I don't care if it should be an avi, real media, etc. Mainly, I want human faces to be recognizable. Sound quality doesn't matter much.

This has got to be an awfully common use for VV. Can you fine folks please share your thoughts on the best template/settings for this? If you also have examples of your own stuff on the web with these settings, please post the link, too.

Thanks!
(in over my head?)
Jeff

Comments

Jessariah67 wrote on 11/16/2003, 9:43 PM
Jeff,

Settings are one thing, viewability is another. The more movement you have, the more pixelating you're gonna get -- even at 512kbps, which is rather large, unless you know that the people you're making it for have a solid, high-speed connection.

I use a customized template based on the 256k, Windows Media Video 8 template in Vegas. I tweaked the settings to make the video rendering set at "best" and "enable two-pass encoding." It doesn't do a bad job.

All of the samples on my website use this setting. For demo purposes, I think it turns out pretty well.

HTH
BillyBoy wrote on 11/16/2003, 9:50 PM
If you're not that worried about quality, then render as

Windows Media Video v9. (wmv) Its what many of the vid sample that people in the forum use when they post to the Video Share site..

You can see a sample of a lower quality wmv file here, I just redid my last tutorial with it.

http://www.wideopenwest.com/%7Ewvg/DVD-A

As long as you don't want to embed the movie into a web page, you can just link to the external browser this way:

-a href="NameOfYourFile.wmv">some text description </a-

Oops... can't put HTML in forum with it changing into a link, so change the "-" with "<" and < and start and end.
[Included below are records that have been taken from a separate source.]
--- config.mk ---
export PLATFORM = sky130hd
export DESIGN_NAME = boot_if_select
export DESIGN_NICKNAME = d
export VERILOG_FILES = /design/src/rtl/boot_if_select.sv
export SDC_FILE = /design/constraint.sdc
export NUM_CORES = 1
export LEC_CHECK = 0
export BUFFER_PORTS_ARGS = -buffer_cell sky130_fd_sc_hd__buf_2
export CAP_MARGIN = 20
export CORE_MARGIN = 2
export CORE_UTILIZATION = 31
export DETAILED_ROUTE_END_ITERATION = 8
export GPL_TIMING_DRIVEN = 0
export PLACE_DENSITY = 0.52
export SYNTH_ARGS = -nofsm -noshare
export SYNTH_HDL_FRONTEND = slang
export SYNTH_SLANG_ARGS = --single-unit
--- constraint.sdc ---
create_clock -name clk -period 1.5 [get_ports clk]
set_input_delay 0.075 -clock clk [delete_from_list [all_inputs] [get_ports clk]]
set_output_delay 0.075 -clock clk [all_outputs]
set_load 0.1 [all_outputs]
--- src/rtl/boot_if_select.sv ---
module boot_if_select #(
  parameter int CNT_W         = 4,
  parameter int SER_PULSES    = 8,
  parameter int SER_HS_PULSES = 11
) (
  input  logic       clk,
  input  logic       rst_n,
  input  logic       mode_pin,
  input  logic       win_close,
  output logic [2:0] if_sel,
  output logic       sel_err,
  output logic       sel_done,
  output logic       lsb_first,
  output logic       slave_role
);
  localparam logic [CNT_W-1:0] CNT_MAX = '1;
  localparam logic [CNT_W-1:0] CNT_SER = CNT_W'(SER_PULSES);
  localparam logic [CNT_W-1:0] CNT_HS  = CNT_W'(SER_HS_PULSES);

  logic [2:0]       pin_sh;
  logic [CNT_W-1:0] cnt;
  logic [2:0]       dec_sel;
  logic             rise;

  assign rise = pin_sh[1] & ~pin_sh[2];

  always_ff @(posedge clk or negedge rst_n)
    if (!rst_n) pin_sh <= '0;
    else        pin_sh <= {pin_sh[1:0], mode_pin};

  always_ff @(posedge clk or negedge rst_n)
    if (!rst_n) cnt <= '0;
    else if (!sel_done && rise && cnt != CNT_MAX) cnt <= cnt + 1'b1;

  always_comb begin
    dec_sel = 3'b000;
    if (cnt == '0)          dec_sel = 3'b001;
    else if (cnt == CNT_SER) dec_sel = 3'b010;
    else if (cnt == CNT_HS)  dec_sel = 3'b100;
  end

  always_ff @(posedge clk or negedge rst_n)
    if (!rst_n) begin
      sel_done <= 1'b0;
      if_sel   <= '0;
      sel_err  <= 1'b0;
    end else if (win_close && !sel_done) begin
      sel_done <= 1'b1;
      if_sel   <= dec_sel;
      sel_err  <= (dec_sel == 3'b000);
    end

  assign lsb_first  = if_sel[0];
  assign slave_role = if_sel[1] | if_sel[2];

  p_sat_r6: assert property (@(posedge clk) disable iff (!rst_n)
    cnt == CNT_MAX |=> cnt == CNT_MAX);
  p_done_sticky_r7: assert property (@(posedge clk) disable iff (!rst_n)
    sel_done |=> sel_done);
  p_idle_r7: assert property (@(posedge clk) disable iff (!rst_n)
    !sel_done |-> (if_sel == 3'b000 && !sel_err));
  p_onehot_r5: assert property (@(posedge clk) disable iff (!rst_n)
    sel_done |-> ($onehot0(if_sel) && (sel_err == (if_sel == 3'b000))));
  p_hold_r8: assert property (@(posedge clk) disable iff (!rst_n)
    (sel_done && $past(sel_done)) |-> ($stable(if_sel) && $stable(sel_err)));
  p_strobe_r7: assert property (@(posedge clk) disable iff (!rst_n)
    (win_close && !sel_done) |=> sel_done);
endmodule

# Word level (Yosys, flattened, before mapping)
# Index checks and enable logic that the tools add are counted.
# classes
n_addsub	1
eq_ne	3
muxes	3
bitwise	3
reduce_logical	6
# op_table
cell	count
$mux 3	3
$eq 4x4->1 const B	2
$add 4x1->4 const B	1
$logic_not 4->1	1
$ne 4x4->1 const B	1
$logic_and 1x1->1	3
$logic_not 3->1	1
$and 1x1->1	1
$logic_not 1->1	1
$not 1->1	1
$or 1x1->1	1
# totals
ff_bits	12
inputBits	4
word_cells	21

# Logic depth before layout (Yosys ltp)
# Gate-level depths: netlist of the first run.
# logic_depth
word_depth	5
depth_mapped	5

# Worst setup path after synthesis of the first run
# No wires, ideal clock.
# synth_path
path_type	register to register
from	reg sel_done
to	reg cnt[1]
t_arrival_ps	1507
t_required_ps	1375
slack_ps	-132
stages_incl_launch_ff	4
synth_period_minus_slack_ps	1632
path_cell_list	dfrtp_1 -> nor3b_4 -> nand2_2 -> mux2_4
# synth_between
elab_chain_len	3
# synth_lines
element	line	source
start, declared	12	output logic sel_done,
start signal, assigned	44	sel_done <= 1'b0;
start signal, assigned	48	sel_done <= 1'b1;
$logic_not 1->1	33	else if (!sel_done && rise && cnt != CNT_MAX) cnt <= cnt + 1'b1;
$logic_and 1x1->1 (2 in a row)	33	
end signal, assigned	33	
end, declared	21	logic [CNT_W-1:0] cnt;
# No other way between the ends.
# A chain may end at the register's enable or synchronous reset.

# Worst setup path after layout of the first run
# layout_path
from	reg if_sel[2]
to	out slave_role
# layout_between
elab_chain_len	1
# layout_lines
element	line	source
start, declared	10	output logic [2:0] if_sel,
start signal, assigned	49	if_sel <= dec_sel;
$or 1x1->1	54	assign slave_role = if_sel[1] | if_sel[2];
end, declared	14	output logic slave_role
# No other way between the ends.

==> results of run 1 <==
[per-stage QoR]
step	power (mW)	instances	instance area, sq um	worst slack [ps]
after floorplan	0.472	42	524	85.0
after global placement	0.500	68	594	188
after detailed placement	0.500	68	594	182
after CTS	0.712	74	641	164
after global routing	0.736	74	641	83.2
final	0.701	74	641	174
[logic make-up (layout without fill, tap and decap cells)]
kind of cell,count (synthesis),in the layout,share of synthesized area (%)
fa+ha+maj,2,2,4.81
compound gates,7,7,9.14
flops,12,12,57.7
simple gates,14,14,18.3
xor+xnor,1,1,1.68
buf+inv,4,20,3.61
mux,2,2,4.81
[how the worst min path moves through the flow]
stage / from / endpoint / slack, ps / cells after the start
CTS: win_close / sel_done$_DFFE_PN0P_ / 40 / 2
finish: win_close / sel_done$_DFFE_PN0P_ / 40 / 2
floorplan: rst_n / cnt[0]$_DFFE_PN0P_ / -220 / 0
global placement: rst_n / pin_sh[0]$_DFF_PN0_ / -30 / 1
global route: win_close / sel_done$_DFFE_PN0P_ / 40 / 2
detailed placement: rst_n / pin_sh[0]$_DFF_PN0_ / -40 / 1
[metal layers]
metal / vias up / wire length (um)
met2: 10 / 297
met3: 0 / 49
met1: 160 / 434
met5: - / 0
met4: 0 / 0
li1: 174 / -
[cell usage after synthesis, types with 2 or more instances]
library cell and n:
a22o_1 2, inv_1 3, a21oi_1 2, nand2_1 3
dfrtp_1 12, or2_2 2, nor2_1 2, ha_1 2
[report_power, final]
part	total, mW	internal [mW]	switching [mW]
sequential	0.347	0.338	0.00916
clock	0.204	0.103	0.102
combinational	0.149	0.0305	0.119
[area by class of cell]
class,instances,area (sq um)
inverters,3,11.3
well taps,16,20.0
clock buffers,4,26.3
repair buffers,12,70.1
fillers,167,901
plain buffers,1,7.51
flip-flops and latches,12,304
multi-input cells,26,201
[flip-flops by register name, summed over array words and instances (netlist names)]
register,cells
if_sel,3
sel_done,1
cnt,4
pin_sh,3
sel_err,1
[critical path, stage by stage (launching register included)]
cell	delay, ps
dfrtp_2	410
or2_2	280
buf_2	290
==> results.py, run 1 <==
metrics = {
    "synth": {
        "synth_cell_type_count": 22,
        "syn_area_per_cell_sq_um": 12.4,
        "ys_top_cells_by_area": "dfrtp_1, ha_1, nor3b_4, a22o_1, mux2_4",
        "yosysTopAreaCell": "dfrtp_1",
        "syn_inst": 42,
        "synthesis.area_sq_um": 520,
        "synth_nets": 48,
        "synthArstFlopShare_pct": 100,
        "ys_ff_latch": 12,
        "synth_edf_count": 0,
        "synth_top_area_share_pct": 57.7,
        "synth_ff_type": "dfrtp_1",
        "ys_warn_count": 0,
        "synth.yosys.seq_area_share_pct": 57.7,
    },
    "drt": {
        "dr.pass1.iters": 2,
        "post_drt_wl_per_cell_um": 10.6,
        "drt_iter0_drc": 3,
        "drc_errors": 0,
        "vias_per_cell": 4.65,
        "antenna_left": 0,
        "vias": 344,
        "totalWireLength_um": 781,
    },
    "global_route": {
        "gr-total-overflow": 0,
        "grtUsageMet3_pct": 6.00,
        "antenna_found_initial": 0,
        "grt_max_degree": 13,
        "busiest_layer": "met1",
        "track_usage_pct": 10.2,
        "grt_pass1_vias": 314,
        "grt_first_pass_wirelength_mm": 1.40,
        "grt_util_met1_pct": 13.7,
        "use_met2_pct": 13.4,
    },
    "power_and_ir_drop": {
        "powerDensity_nw_per_um2": 1090,
        "p_leak_nw": 0.316,
        "peakVddDrop_mv": 0.550,
    },
    "timing": {
        "setup_viol": 0,
        "fin_tns_setup_ps": 0,
        "relSlewSlack_pct": 67.9,
        "fmax_mhz": 754,
        "rsz0062_at_grt": "no",
        "final_hold_viol_count": 0,
        "fin_crit_sh_pct": 88.4,
        "hold_ws_ps": 44.1,
        "fin_worst_skew_ps": 9.54,
        "post-route-min-period_ps": 1330,
        "drv_slew": 0,
        "worst_slew_pin_slew_ps": 485,
    },
    "floorplanning": {
        "dieWidth_um": 45.0,
        "initial_core_util_pct": 33.8,
        "std_cell_rows": 14,
        "die_h_um": 45.0,
        "ios": 11,
        "die_area_sq_um": 2020,
        "core_region_area_sq_um": 1540,
    },
    "layout": {
        "utilization_pct": 41.6,
        "layout_common_cells": "buf_2, dfrtp_1",
        "nets": 65,
        "syn_to_final_growth_pct": 23.1,
        "num_antenna_cells": 0,
        "drive_above_1_share_pct": 39.7,
        "final_common_cell": "buf_2",
    },
    "worst_setup_path": {
        "rrSetupSlack_ps": 180,
        "crit_fanout": 3,
        "rr_worst_depth": 4,
        "reg2reg_from": "cnt[0]$_DFFE_PN0P_",
        "cp-start-kind": "flip-flop",
        "critPathCaptureType": "output port",
        "critPathLaunch": "if_sel[2]$_DFFE_PN0P_",
        "crit_end": "slave_role",
        "cp_data_arrival_time_ps": 1250,
        "timing.rr.end": "cnt[1]$_DFFE_PN0P_",
        "worstPathRequired_ps": 1420,
        "worstSetupPathType": "reg -> out",
    },
    "clocking": {
        "clk_pin_slew_ps": 80,
        "cts-htree-levels": 1,
        "post_cts_buffers": 0,
        "tritoncts": "built",
        "root_buffer": "clkbuf_4",
        "cts_resized": 0,
        "cts_buffer_depth": 2,
        "postCtsHoldBufs": 2,
        "numClockSinks": 12,
        "clk-insertion-delay-late_ps": 270,
        "cts_made_buffers": 3,
    },
    "worst_hold_path": {
        "hp-class": "in -> reg",
    },
    "place": {
        "dpl.hpwl_um": 559,
        "io_buffers": 10,
        "place_congestion": 0.700,
    },
    "status": {
        "status": "finished, final reports clean",
    },
    "run": {
        "timing.max_cap.violations": 0,
    },
}
Note: power is estimated with default switching activity, not from simulation.
==> run 2, diff against run 1 <==
- CORE_AREA: unset -> 2 2 39 41
- CORE_MARGIN: 2 -> unset
- CORE_UTILIZATION: 31 -> unset
- DIE_AREA: unset -> 0 0 41 43
- PLACE_DENSITY: 0.52 -> 0.65
- SETUP_SLACK_MARGIN: unset -> 0.2
- clock period: 1.5 -> 1.1 ns (I/O delays scaled with it)
==> run 2 against run 1 <==
Worst hold slack worse by 19 ps. The run now ends with setup timing left. Global-route usage is 4.4 points higher. Sequential power is 41% higher. Setup slack worse by 330 ps. Sequential cell count stayed put. Clock skew is 1.5 ps lower. Highest routed layer is now met4. Routed wire length is 32% higher. Total power is 53% higher. Register-to-register slack worse by 330 ps. Largest cell class unchanged.
==> results.py, run 2 (synthesis gave the netlist of run 1 again) <==
metrics = {
    "place": {
        "place_congestion": 0.720,
        "io_buffers": 10,
        "pre_cts_slack_ps": -233,
        "dpl.hpwl_um": 637,
    },
    "layout": {
        "nets": 74,
        "final_common_cell": "buf_12",
        "drive_above_1_share_pct": 59.7,
        "layout_common_cells": "buf_12, buf_4, dfrtp_1",
        "fillers": 113,
        "top_register": "cnt",
        "largest_reg_flops": 4,
        "syn_to_final_growth_pct": 70.0,
        "utilization_pct": 63.9,
        "biggestRegsByFlops": "cnt: 4 flops, if_sel: 3 flops, pin_sh: 3 flops",
        "num_antenna_cells": 0,
    },
    "timing": {
        "rsz0062_at_grt": "yes",
        "hold_ws_ps": 24.8,
        "setup_viol": 12,
        "fin_crit_sh_pct": 114,
        "fin_worst_skew_ps": 8.08,
        "setup_slack_ps": -155,
        "post-route-min-period_ps": 1260,
        "relSlewSlack_pct": 80.2,
        "final_hold_viol_count": 0,
        "drv_slew": 0,
        "worst_slew_pin_slew_ps": 298,
        "fmax_mhz": 797,
        "fin_tns_setup_ps": -1040,
    },
    "drt": {
        "totalWireLength_mm": 1.03,
        "drc_errors": 0,
        "vias_per_cell": 4.80,
        "dr.pass1.iters": 4,
        "vias": 398,
        "antenna_left": 0,
        "post_drt_wl_per_cell_um": 12.5,
        "drt_iter0_drc": 2,
    },
    "clocking": {
        "tritoncts": "built",
        "clk_pin_slew_ps": 80,
        "numClockSinks": 12,
        "clk-insertion-delay-late_ps": 270,
        "root_buffer": "clkbuf_4",
        "cts-htree-levels": 1,
        "cts_buffer_depth": 2,
        "cts_made_buffers": 3,
    },
    "global_route": {
        "gr-total-overflow": 0,
        "grt_pass1_vias": 402,
        "grt_max_degree": 13,
        "antenna_found_initial": 0,
        "grt_first_pass_wirelength_mm": 1.63,
        "track_usage_pct": 14.6,
    },
    "run": {
        "timing.max_cap.violations": 0,
    },
    "floorplanning": {
        "initial_core_util_pct": 37.6,
        "ios": 11,
        "die_area_sq_um": 1760,
        "core_region_area_sq_um": 1380,
        "die_h_um": 43,
        "std_cell_rows": 14,
        "dieWidth_um": 41,
    },
    "worst_setup_path": {
        "worstPathRequired_ps": 1040,
        "rr_worst_depth": 3,
        "cp_data_arrival_time_ps": 1200,
        "critPathCaptureType": "output port",
        "cp-start-kind": "flip-flop",
        "worstSetupPathType": "reg -> out",
        "crit_fanout": 3,
        "rrSetupSlack_ps": -150,
    },
    "power_and_ir_drop": {
        "peakVddDrop_mv": 0.828,
        "clockPowerShare_pct": 26.3,
        "p_leak_nw": 0.397,
        "sw_frac_of_total_pct": 31.7,
        "power_frac_seq_pct": 45.7,
        "powerDensity_nw_per_um2": 1210,
        "power.total_mw": 1.07,
        "p_int_mw": 0.731,
        "p_sw_mw": 0.339,
        "combPwrFrac_pct": 27.9,
    },
    "status": {
        "violations": "setup timing",
        "status": "finished, violations left",
    },
    "worst_hold_path": {
        "holdPathStages": 2,
        "hp-class": "in -> reg",
    },
}
[run 2: worst paths after layout]
kind | from | end
worst max register to register | sel_done$_DFFE_PN0P_ | cnt[1]$_DFFE_PN0P_
max in group asynchronous | rst_n | cnt[1]$_DFFE_PN0P_
worst min-delay path | win_close | sel_done$_DFFE_PN0P_
min in group asynchronous | rst_n | if_sel[2]$_DFFE_PN0P_
worst min register to register | pin_sh[0]$_DFF_PN0_ | pin_sh[1]$_DFF_PN0_
worst max-delay path | if_sel[2]$_DFFE_PN0P_ | slave_role
[run 2: worst max-delay path, cell delays in order (launching register included)]
cell     delay, ps
dfrtp_4        500
or2_4          270
buf_12         160
[run 2: layer usage]
metal,global-route usage (%),routed length [um]
met5,0,0
met4,6.00,11
met3,9.42,50
met2,24.4,586
met1,13.0,386
[run 2: power groups by stage]
stage	clock network (mW)	registers (mW)	logic, mW
4_1_cts	0.291	0.489	0.289
5_1_grt	0.320	0.492	0.312
3_5_place_dp	0	0.491	0.216
6_report	0.282	0.490	0.299
2_1_floorplan	0	0.568	0.101
3_3_place_gp	0	0.490	0.214
[run 2: stage by stage]
step | instances | area, sq um
final | 83 | 885
after global placement | 68 | 634
after global routing | 83 | 885
after CTS | 78 | 828
after detailed placement | 68 | 634
after floorplan | 42 | 564
[run 2: area by class of cell]
class / count / area [sq um] / share of cell area, %
Clock buffer: 4 / 26.3 / 2.97
Inverter: 3 / 11.3 / 1.27
Timing Repair Buffer: 21 / 250 / 28.3
Sequential cell: 12 / 319 / 36.1
Buffer: 1 / 20.0 / 2.26
Tap cell: 16 / 20.0 / 2.26
Multi-Input combinational cell: 26 / 238 / 26.9
[run 2: what timing repair did]
action / CTS / global route
buffers inserted: 4 / 5
hold buffers: 2 / 0
resized for setup: 30 / 6
pin swaps: 3 / 4
hold endpoints to repair: 13 / 0
endpoints found under the setup margin: 16 / 16
==> run 3, diff against run 2 <==
- RECOVER_POWER: unset -> 25
==> run 3 against run 2 <==
Largest power group unchanged. The flow still finishes with violations (setup timing). Utilization fell by 0.090 points. Sequential power about the same. Highest routed layer unchanged. Critical endpoint unchanged. Worst hold slack improved by 0.91 ps. Global-route usage is the same. Register-to-register slack hardly changed. Die area is the same. Combinational power hardly changed.
==> results.py, run 3 (synthesis gave the netlist of run 1 again) <==
metrics = {
    "floorplanning": {
        "core_region_area_sq_um": 1380,
        "die_area_sq_um": 1760,
        "initial_core_util_pct": 37.6,
        "std_cell_rows": 14,
        "ios": 11,
        "dieWidth_um": 41,
        "die_h_um": 43,
    },
    "timing": {
        "worst_slew_pin_slew_ps": 657,
        "fin_tns_setup_ps": -1040,
        "post-route-min-period_ps": 1260,
        "relSlewSlack_pct": 56.2,
        "fin_worst_skew_ps": 7.85,
        "rsz0062_at_grt": "yes",
        "fmax_mhz": 796,
        "fin_crit_sh_pct": 114,
        "setup_slack_ps": -157,
        "final_hold_viol_count": 0,
        "setup_viol": 12,
        "drv_slew": 0,
        "hold_ws_ps": 25.7,
    },
    "power_and_ir_drop": {
        "power.total_mw": 1.07,
        "p_leak_nw": 0.394,
        "peakVddDrop_mv": 0.829,
        "powerDensity_nw_per_um2": 1210,
    },
    "global_route": {
        "gr-total-overflow": 0,
        "grt_max_degree": 13,
        "antenna_found_initial": 0,
        "grt_pass1_vias": 402,
        "track_usage_pct": 14.6,
        "grt_first_pass_wirelength_mm": 1.63,
    },
    "status": {
        "violations": "setup timing",
        "status": "finished, violations left",
    },
    "layout": {
        "layout_common_cells": "buf_12, buf_4, dfrtp_1",
        "largest_reg_flops": 4,
        "utilization_pct": 63.8,
        "biggestRegsByFlops": "cnt: 4 flops, if_sel: 3 flops, pin_sh: 3 flops",
        "drive_above_1_share_pct": 58.2,
        "syn_to_final_growth_pct": 69.7,
        "top_register": "cnt",
        "nets": 74,
        "final_area_sq_um": 883,
        "final_cells": 83,
        "final_common_cell": "buf_12",
        "num_antenna_cells": 0,
    },
    "drt": {
        "antenna_left": 0,
        "drt_iter0_drc": 2,
        "vias_per_cell": 4.81,
        "vias": 399,
        "post_drt_wl_per_cell_um": 12.5,
        "dr.pass1.iters": 4,
        "totalWireLength_mm": 1.04,
        "drc_errors": 0,
    },
    "worst_setup_path": {
        "rr_worst_depth": 3,
        "critPathCaptureType": "output port",
        "cp_data_arrival_time_ps": 1200,
        "cp-start-kind": "flip-flop",
        "worstSetupPathType": "reg -> out",
        "worstPathRequired_ps": 1040,
        "crit_fanout": 3,
    },
    "place": {
        "dpl.hpwl_um": 637,
        "place_congestion": 0.720,
        "dp_cells": 68,
        "placed_area_sq_um": 634,
        "io_buffers": 10,
        "pre_cts_slack_ps": -233,
    },
    "clocking": {
        "cts-htree-levels": 1,
        "clk_pin_slew_ps": 80,
        "clk-insertion-delay-late_ps": 270,
        "root_buffer": "clkbuf_4",
        "tritoncts": "built",
        "cts_made_buffers": 3,
        "numClockSinks": 12,
        "cts_buffer_depth": 2,
    },
    "worst_hold_path": {
        "holdPathStages": 2,
        "hp-class": "in -> reg",
    },
    "run": {
        "timing.max_cap.violations": 0,
    },
}
run 3: final timing paths:
path / from / to / slack, ps
hold / removal: win_close / sel_done$_DFFE_PN0P_ / 30
min in group asynchronous: rst_n / if_sel[1]$_DFFE_PN0P_ / 320
hold reg to reg: pin_sh[0]$_DFF_PN0_ / pin_sh[1]$_DFF_PN0_ / 350
setup reg to reg: sel_done$_DFFE_PN0P_ / cnt[1]$_DFFE_PN0P_ / -150
max in group asynchronous: rst_n / if_sel[2]$_DFFE_PN0P_ / 300
setup / recovery: if_sel[2]$_DFFE_PN0P_ / slave_role / -160
run 3: area by class of cell:
| cell class | count | area (sq um) |
|---|---|---|
| clock buffers | 4 | 26.3 |
| plain buffers | 1 | 20.0 |
| well taps | 16 | 20.0 |
| fillers | 111 | 500 |
| repair buffers | 21 | 249 |
| inverters | 3 | 11.3 |
| multi-input cells | 26 | 238 |
| flip-flops and latches | 12 | 319 |
run 3: timing repair:
action                                  in CTS  in global routing
hold endpoints to repair                    13                  0
pin swaps                                    3                  4
resized for setup                           30                  6
buffers inserted                             4                  5
hold buffers                                 2                  0
endpoints found under the setup margin      16                 16
run 3: power breakdown:
part | internal, mW | switching, mW
registers | 0.466 | 0.0236
clock network | 0.140 | 0.141
logic | 0.124 | 0.175
total | 0.730 | 0.340
run 3: per-layer routing:
metal / track usage, % / wire length, um
met3: 9.42 / 53
met5: 0 / 0
met4: 6.00 / 11
met1: 13.0 / 403
met2: 24.4 / 570
run 3: worst max-delay path, stage by stage, from the launching register on:
cell and delay [ps]:
dfrtp_4 500, or2_4 270, buf_12 160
Just use any FTP Client to upload to your Web Server. If you put it in the same directory as the web page all you need is the name of the file.
thrillcat wrote on 11/16/2003, 9:52 PM
I tend to use Sorenson Squeeze for all my web video conversions. It does a better job, especially with QuickTime. Vegas does a great job with Windows Media 9 files, but all in all, Sorenson is a top notch compressor. It's a bit pricey, but if you're a professional using your website to draw business, it's worth it. Mine is www.thrillcatproductions.com

Ironically enough, alot of my clients have hired me to compress video for their website since they've seen mine --- enough to pay for Sorenson just in that aspect, let alone the new clients I've gained through my site.
Spot|DSE wrote on 11/16/2003, 10:48 PM
Actually, Vegas does a much better job at everything BUT Quicktime than Squeeze, IMO. Vegas scaling and preprocessing is much more efficient, but Squeeze is understandably faster. When it comes to QT, Squeeze is king, queen, and crown prince. Even Apple's compressor isn't as good as Squeeze, and Sorenson wrote that from what I understand.
thrillcat wrote on 11/16/2003, 10:56 PM
I guess most of my rendering has been quicktime since I got Sorenson. QuickTime and tiny little mpg1 thumbnails for my audio mixer to run in his installation of Vegas for doing the audio mix.
brnijeff wrote on 11/17/2003, 7:26 AM
Thrillcat, those look great! I assume the original video came from a camcorder with standard resolution? Your images are then squashed into a smaller size. Is there a particular dimension I should render to to keep the image from distorting due to the shrink?